[[ MATERIAL FOR THIS TASK, beginning ]]

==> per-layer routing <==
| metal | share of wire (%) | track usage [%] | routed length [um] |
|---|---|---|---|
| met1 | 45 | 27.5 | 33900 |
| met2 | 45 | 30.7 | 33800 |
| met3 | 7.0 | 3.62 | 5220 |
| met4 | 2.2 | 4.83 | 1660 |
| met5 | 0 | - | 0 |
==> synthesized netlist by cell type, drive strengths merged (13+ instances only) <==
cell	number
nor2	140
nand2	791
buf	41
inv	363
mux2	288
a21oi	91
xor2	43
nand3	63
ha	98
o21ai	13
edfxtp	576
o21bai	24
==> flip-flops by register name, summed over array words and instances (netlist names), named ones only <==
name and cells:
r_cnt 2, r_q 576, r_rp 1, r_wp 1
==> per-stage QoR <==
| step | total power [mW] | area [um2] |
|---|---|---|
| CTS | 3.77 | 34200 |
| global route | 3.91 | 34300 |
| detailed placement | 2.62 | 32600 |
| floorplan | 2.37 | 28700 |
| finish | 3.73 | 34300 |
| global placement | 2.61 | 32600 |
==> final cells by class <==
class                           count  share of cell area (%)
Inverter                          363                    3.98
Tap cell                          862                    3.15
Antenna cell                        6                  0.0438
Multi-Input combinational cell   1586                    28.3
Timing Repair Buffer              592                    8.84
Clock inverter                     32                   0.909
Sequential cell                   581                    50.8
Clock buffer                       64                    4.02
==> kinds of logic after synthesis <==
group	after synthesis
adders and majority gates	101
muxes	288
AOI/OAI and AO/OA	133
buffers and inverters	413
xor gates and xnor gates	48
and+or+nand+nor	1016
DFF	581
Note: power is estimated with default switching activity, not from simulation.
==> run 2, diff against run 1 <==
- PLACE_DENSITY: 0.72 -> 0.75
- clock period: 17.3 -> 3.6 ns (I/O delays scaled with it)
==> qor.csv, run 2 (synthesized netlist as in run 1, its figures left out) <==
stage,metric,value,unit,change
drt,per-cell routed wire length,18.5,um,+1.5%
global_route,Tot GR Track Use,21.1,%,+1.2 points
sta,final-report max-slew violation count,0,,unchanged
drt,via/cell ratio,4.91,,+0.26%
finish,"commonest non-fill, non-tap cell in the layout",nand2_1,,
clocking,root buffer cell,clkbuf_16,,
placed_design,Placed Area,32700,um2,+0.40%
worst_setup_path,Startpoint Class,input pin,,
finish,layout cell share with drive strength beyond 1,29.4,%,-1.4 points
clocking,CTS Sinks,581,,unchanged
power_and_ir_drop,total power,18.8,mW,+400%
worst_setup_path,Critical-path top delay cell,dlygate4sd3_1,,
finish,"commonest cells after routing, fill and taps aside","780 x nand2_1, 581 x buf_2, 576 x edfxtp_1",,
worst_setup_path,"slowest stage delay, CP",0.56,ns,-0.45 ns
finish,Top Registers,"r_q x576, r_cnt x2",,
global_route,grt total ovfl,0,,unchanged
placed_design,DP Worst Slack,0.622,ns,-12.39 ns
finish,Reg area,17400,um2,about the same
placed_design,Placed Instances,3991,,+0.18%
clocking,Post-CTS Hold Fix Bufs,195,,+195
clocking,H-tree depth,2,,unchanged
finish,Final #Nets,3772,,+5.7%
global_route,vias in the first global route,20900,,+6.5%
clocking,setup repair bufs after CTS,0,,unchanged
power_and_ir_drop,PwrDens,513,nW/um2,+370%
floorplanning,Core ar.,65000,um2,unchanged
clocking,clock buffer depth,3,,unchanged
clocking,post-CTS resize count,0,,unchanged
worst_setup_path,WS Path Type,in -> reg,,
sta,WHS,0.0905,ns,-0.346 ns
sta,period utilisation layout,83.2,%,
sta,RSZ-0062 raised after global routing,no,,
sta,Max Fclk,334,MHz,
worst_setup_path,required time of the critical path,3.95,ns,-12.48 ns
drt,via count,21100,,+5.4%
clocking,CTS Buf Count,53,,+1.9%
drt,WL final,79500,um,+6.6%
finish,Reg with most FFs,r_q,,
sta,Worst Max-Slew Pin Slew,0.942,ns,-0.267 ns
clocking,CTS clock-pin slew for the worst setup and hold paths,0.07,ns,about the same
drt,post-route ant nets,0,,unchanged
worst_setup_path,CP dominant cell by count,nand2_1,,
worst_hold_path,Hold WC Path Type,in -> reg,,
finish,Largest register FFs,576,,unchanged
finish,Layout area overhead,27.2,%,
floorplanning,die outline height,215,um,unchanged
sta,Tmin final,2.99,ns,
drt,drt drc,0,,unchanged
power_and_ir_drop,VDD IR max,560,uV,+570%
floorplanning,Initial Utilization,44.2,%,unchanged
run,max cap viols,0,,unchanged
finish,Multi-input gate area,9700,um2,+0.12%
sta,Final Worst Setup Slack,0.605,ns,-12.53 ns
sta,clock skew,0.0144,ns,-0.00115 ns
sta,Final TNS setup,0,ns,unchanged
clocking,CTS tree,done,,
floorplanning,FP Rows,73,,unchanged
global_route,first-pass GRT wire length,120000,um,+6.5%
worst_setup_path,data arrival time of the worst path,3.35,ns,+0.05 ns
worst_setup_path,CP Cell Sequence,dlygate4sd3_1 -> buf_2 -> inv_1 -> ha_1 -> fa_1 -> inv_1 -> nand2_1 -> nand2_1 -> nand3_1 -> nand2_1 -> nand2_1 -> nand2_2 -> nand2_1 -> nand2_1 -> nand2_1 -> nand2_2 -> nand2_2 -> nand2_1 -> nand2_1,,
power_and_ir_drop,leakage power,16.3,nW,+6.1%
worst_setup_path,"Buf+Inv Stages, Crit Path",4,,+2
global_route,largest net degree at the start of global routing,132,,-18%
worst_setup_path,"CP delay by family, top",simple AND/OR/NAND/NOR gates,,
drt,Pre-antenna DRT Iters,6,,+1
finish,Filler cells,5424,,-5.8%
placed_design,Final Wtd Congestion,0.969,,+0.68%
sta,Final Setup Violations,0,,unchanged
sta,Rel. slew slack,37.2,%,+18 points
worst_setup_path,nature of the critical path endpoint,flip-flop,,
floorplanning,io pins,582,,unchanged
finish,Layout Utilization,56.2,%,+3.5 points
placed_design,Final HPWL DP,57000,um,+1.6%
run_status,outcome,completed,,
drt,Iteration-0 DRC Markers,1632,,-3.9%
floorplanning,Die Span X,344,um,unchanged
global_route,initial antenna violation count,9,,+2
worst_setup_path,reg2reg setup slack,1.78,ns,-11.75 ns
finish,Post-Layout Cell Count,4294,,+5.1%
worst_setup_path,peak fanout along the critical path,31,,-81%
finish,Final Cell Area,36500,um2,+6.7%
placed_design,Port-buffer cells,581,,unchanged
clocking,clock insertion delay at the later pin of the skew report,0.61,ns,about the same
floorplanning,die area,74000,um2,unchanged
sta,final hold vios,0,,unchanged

[[ MATERIAL FOR THIS TASK, end ]]

• _WORK REQUIRED_
For every line in the data above that has the string "routing", return that line.

• _COMPLETED TASK_
==> per-layer routing <==
finish,"commonest cells after routing, fill and taps aside","780 x nand2_1, 581 x buf_2, 576 x edfxtp_1",,
sta,RSZ-0062 raised after global routing,no,,
global_route,largest net degree at the start of global routing,132,,-18%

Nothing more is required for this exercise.